[[ Dataset open ]]

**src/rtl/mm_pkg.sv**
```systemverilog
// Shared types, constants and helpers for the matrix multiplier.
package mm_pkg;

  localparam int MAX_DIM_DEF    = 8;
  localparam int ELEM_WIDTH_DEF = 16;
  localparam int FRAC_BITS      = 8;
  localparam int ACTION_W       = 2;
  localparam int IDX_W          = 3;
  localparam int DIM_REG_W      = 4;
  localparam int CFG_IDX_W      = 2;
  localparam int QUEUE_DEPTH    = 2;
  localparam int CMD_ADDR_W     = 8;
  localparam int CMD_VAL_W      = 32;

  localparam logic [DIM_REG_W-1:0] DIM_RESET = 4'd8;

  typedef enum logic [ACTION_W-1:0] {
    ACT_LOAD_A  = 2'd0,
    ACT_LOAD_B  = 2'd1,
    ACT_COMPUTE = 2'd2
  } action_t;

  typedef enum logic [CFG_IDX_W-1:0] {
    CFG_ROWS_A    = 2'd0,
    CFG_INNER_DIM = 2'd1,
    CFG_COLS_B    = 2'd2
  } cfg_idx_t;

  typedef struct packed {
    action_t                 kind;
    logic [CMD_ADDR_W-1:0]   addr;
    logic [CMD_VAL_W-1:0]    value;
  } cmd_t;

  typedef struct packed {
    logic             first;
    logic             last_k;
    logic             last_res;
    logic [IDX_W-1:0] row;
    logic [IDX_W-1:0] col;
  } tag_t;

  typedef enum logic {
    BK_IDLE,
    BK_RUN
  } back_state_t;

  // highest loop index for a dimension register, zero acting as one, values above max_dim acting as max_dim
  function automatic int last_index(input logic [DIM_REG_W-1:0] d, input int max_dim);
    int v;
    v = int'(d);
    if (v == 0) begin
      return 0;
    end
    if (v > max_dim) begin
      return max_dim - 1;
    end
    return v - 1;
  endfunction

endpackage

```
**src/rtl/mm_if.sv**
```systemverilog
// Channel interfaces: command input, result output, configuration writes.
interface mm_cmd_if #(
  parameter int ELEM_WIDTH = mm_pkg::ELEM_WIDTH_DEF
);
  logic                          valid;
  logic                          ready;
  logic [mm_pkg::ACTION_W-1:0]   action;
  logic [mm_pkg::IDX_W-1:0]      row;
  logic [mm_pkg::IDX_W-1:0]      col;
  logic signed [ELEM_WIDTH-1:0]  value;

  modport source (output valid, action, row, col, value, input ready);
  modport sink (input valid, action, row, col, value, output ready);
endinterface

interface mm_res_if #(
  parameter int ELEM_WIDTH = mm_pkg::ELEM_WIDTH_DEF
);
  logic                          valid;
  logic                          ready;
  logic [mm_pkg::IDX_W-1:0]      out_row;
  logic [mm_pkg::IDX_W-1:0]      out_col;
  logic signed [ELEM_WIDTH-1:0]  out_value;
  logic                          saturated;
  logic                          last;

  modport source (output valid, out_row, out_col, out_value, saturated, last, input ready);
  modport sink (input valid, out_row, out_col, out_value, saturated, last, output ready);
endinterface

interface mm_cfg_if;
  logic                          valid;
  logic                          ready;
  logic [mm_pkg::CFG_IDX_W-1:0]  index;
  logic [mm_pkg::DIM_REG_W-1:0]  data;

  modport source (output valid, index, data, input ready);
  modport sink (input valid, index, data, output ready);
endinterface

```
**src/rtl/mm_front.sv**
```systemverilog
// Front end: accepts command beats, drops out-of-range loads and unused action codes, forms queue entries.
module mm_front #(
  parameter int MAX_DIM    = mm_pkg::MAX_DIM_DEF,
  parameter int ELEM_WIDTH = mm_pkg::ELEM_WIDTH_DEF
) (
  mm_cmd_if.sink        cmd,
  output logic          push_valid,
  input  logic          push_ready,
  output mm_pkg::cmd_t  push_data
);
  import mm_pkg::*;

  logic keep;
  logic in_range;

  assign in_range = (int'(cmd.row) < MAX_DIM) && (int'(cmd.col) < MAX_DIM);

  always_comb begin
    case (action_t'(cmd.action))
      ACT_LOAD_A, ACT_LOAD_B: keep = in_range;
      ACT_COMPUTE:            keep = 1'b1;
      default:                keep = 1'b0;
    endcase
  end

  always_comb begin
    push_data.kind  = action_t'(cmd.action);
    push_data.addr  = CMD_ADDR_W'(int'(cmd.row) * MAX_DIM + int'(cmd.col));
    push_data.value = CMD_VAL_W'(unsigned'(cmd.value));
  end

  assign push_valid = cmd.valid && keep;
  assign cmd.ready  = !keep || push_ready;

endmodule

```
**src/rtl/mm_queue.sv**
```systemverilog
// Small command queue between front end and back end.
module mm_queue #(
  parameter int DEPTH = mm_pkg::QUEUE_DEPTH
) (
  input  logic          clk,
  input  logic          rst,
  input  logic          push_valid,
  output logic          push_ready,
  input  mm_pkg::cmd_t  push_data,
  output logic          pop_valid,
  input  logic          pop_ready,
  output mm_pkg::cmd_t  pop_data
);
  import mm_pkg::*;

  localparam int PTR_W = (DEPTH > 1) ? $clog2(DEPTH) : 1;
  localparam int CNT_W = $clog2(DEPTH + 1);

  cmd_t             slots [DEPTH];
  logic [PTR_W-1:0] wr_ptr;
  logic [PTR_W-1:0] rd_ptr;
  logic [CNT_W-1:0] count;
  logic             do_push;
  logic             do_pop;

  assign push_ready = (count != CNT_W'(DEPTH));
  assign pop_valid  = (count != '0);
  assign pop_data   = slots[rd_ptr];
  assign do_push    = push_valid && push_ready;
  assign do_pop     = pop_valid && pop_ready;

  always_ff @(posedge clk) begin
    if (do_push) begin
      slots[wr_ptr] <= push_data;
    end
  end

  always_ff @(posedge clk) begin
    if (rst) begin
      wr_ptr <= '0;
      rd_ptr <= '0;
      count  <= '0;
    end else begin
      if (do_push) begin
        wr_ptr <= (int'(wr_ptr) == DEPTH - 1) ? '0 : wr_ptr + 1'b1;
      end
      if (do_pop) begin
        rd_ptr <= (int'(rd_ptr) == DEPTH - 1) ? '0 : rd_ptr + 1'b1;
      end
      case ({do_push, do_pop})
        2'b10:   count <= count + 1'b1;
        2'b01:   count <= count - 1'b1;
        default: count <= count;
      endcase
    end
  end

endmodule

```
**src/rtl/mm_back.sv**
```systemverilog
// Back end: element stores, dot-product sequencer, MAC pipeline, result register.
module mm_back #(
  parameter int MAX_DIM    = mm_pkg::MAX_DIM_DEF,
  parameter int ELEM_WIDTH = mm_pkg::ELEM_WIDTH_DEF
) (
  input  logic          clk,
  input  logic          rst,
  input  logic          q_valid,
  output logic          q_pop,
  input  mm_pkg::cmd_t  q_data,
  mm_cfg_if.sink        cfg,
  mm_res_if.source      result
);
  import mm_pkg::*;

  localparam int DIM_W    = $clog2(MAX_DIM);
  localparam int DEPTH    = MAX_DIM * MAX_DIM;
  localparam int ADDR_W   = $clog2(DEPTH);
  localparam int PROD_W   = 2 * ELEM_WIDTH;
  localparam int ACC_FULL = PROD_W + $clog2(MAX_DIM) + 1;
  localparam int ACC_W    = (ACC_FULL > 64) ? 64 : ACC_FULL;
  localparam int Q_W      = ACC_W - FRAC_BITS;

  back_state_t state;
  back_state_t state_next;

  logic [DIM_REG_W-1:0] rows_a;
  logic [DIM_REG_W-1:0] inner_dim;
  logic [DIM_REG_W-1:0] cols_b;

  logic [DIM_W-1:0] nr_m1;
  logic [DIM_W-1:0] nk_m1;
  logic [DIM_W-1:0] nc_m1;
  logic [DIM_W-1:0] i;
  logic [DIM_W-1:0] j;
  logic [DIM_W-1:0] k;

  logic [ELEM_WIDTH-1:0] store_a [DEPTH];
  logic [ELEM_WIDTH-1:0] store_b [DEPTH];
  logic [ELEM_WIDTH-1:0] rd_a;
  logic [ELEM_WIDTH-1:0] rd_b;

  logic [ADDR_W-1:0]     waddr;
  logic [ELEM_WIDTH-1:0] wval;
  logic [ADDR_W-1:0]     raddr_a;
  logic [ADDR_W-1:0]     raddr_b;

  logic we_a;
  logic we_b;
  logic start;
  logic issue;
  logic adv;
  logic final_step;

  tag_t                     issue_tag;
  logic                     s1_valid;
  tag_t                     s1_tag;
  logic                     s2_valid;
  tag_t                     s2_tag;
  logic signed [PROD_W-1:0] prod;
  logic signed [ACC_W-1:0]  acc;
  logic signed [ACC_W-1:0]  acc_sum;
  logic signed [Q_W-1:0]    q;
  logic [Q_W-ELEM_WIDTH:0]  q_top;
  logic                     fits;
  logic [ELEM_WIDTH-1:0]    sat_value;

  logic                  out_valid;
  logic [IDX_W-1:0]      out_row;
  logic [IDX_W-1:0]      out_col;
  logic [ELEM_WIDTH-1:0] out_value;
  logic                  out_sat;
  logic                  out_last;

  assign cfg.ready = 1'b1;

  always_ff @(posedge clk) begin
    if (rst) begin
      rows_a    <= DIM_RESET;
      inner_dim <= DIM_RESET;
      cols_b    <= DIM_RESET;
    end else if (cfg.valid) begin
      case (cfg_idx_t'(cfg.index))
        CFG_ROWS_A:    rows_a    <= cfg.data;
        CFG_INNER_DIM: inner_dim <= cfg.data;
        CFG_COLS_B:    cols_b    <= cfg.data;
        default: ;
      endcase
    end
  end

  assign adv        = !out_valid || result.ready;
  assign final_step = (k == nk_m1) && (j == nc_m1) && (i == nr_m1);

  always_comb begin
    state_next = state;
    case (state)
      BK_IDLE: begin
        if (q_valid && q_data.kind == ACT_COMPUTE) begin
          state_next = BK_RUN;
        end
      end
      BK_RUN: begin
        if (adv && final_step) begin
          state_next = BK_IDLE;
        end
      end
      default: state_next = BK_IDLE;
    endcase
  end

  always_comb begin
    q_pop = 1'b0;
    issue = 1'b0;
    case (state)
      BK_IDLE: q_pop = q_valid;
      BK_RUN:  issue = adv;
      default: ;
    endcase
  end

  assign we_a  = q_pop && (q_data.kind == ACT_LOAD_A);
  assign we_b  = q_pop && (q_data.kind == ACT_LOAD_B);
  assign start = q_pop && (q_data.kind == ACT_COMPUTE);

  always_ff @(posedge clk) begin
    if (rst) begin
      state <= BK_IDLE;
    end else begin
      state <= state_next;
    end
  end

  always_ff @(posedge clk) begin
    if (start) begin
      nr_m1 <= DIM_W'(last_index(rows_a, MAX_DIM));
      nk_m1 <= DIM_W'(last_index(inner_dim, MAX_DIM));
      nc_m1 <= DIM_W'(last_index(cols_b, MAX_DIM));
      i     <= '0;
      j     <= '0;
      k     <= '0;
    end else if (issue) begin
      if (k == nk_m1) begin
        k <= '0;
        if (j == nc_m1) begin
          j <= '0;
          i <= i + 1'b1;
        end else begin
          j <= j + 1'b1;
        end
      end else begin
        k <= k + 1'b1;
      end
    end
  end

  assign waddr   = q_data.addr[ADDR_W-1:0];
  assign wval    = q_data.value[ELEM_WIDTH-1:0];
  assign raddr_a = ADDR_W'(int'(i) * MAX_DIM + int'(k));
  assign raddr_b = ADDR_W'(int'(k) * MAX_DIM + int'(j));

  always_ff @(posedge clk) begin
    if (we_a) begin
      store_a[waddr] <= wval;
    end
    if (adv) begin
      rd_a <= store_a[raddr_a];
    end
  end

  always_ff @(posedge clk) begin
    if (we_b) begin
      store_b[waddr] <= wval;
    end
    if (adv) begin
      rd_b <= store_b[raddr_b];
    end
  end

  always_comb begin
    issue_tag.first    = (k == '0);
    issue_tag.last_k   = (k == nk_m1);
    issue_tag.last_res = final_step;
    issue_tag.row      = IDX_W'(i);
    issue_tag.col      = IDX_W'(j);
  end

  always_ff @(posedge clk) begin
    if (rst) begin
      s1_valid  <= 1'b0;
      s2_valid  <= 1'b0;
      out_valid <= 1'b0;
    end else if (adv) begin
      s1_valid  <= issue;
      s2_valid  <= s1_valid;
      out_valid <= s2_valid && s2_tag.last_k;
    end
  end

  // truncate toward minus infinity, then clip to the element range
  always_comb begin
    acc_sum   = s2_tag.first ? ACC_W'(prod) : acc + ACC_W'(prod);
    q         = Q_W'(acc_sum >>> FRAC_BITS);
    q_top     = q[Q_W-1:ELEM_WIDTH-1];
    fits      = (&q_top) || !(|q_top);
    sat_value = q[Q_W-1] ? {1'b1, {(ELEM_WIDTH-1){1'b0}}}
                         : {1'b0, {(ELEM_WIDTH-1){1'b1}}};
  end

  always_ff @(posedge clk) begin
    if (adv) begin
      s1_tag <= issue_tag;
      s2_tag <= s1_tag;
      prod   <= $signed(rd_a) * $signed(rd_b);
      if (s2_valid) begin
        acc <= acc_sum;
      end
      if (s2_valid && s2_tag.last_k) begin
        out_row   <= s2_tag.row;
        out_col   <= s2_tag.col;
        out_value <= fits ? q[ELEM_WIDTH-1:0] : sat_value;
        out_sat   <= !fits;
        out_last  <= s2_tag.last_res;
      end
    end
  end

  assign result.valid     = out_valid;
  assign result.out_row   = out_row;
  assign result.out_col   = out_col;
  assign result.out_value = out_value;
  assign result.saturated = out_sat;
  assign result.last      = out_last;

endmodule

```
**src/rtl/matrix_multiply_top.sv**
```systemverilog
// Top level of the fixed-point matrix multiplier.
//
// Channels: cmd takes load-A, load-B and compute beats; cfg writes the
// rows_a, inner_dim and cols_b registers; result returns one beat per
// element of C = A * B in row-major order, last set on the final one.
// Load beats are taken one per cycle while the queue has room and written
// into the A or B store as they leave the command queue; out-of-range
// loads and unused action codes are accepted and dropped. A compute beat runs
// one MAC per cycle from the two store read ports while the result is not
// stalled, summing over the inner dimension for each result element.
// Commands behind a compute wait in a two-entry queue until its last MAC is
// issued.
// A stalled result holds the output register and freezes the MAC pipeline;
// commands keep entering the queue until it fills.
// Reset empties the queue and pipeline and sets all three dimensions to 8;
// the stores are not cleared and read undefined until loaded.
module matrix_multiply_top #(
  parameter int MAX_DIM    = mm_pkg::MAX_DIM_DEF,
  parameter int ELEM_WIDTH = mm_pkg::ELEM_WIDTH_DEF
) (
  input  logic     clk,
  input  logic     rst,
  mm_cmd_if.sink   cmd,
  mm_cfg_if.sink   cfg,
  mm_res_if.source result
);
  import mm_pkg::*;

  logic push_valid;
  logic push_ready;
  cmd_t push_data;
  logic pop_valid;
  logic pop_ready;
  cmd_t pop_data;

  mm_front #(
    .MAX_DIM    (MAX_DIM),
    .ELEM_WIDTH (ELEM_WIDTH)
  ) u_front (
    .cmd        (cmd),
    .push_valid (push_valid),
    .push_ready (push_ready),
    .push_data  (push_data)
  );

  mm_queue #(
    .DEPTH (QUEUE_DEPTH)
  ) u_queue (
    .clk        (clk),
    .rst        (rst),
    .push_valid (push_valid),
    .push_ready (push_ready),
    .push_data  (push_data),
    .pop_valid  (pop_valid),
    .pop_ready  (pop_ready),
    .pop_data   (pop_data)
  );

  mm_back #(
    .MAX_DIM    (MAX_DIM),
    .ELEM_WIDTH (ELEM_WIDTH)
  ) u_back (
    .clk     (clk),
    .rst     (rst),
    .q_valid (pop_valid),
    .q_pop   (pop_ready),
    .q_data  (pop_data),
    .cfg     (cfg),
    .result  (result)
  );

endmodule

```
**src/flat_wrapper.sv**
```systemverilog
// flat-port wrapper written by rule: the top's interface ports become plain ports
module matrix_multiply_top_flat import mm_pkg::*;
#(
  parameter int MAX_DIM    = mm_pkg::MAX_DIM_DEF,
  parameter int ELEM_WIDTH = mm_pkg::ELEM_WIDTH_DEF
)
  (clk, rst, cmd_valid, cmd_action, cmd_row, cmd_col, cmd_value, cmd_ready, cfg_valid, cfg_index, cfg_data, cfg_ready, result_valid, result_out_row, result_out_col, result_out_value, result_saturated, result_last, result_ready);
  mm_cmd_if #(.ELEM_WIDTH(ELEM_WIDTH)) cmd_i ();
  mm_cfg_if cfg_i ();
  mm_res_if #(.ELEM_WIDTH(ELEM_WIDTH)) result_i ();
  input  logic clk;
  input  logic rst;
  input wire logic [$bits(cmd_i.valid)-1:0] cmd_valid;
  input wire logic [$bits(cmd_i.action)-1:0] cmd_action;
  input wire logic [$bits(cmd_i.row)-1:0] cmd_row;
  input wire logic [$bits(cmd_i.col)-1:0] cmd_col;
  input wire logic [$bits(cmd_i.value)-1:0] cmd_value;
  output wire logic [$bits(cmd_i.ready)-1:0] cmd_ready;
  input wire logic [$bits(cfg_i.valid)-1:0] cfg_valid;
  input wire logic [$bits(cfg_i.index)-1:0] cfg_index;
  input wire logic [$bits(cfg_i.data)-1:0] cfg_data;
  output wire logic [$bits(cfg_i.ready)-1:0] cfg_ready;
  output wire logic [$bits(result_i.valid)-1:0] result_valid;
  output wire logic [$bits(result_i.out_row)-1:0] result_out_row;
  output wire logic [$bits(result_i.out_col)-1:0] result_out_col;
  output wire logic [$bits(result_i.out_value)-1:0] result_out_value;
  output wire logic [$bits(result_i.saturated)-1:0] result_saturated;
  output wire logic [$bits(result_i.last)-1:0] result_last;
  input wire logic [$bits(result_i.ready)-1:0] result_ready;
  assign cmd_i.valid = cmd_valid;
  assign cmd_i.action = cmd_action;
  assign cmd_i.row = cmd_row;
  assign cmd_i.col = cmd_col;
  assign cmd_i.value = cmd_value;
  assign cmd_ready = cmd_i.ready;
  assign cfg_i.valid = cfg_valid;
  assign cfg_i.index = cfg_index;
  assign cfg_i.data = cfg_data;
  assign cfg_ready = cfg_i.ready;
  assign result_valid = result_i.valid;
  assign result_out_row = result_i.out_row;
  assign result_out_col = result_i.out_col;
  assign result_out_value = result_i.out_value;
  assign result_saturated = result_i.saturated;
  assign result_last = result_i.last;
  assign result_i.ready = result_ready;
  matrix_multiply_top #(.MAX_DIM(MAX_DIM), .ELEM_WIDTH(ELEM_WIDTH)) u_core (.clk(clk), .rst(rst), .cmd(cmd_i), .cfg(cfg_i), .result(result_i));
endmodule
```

[[ Dataset closed ]]

_What is required_: Search the records for the string "sink" and return every line in which it occurs.

_Answer to this task_:
  modport sink (input valid, action, row, col, value, output ready);
  modport sink (input valid, out_row, out_col, out_value, saturated, last, output ready);
  modport sink (input valid, index, data, output ready);
  mm_cmd_if.sink        cmd,
  mm_cfg_if.sink        cfg,
  mm_cmd_if.sink   cmd,
  mm_cfg_if.sink   cfg,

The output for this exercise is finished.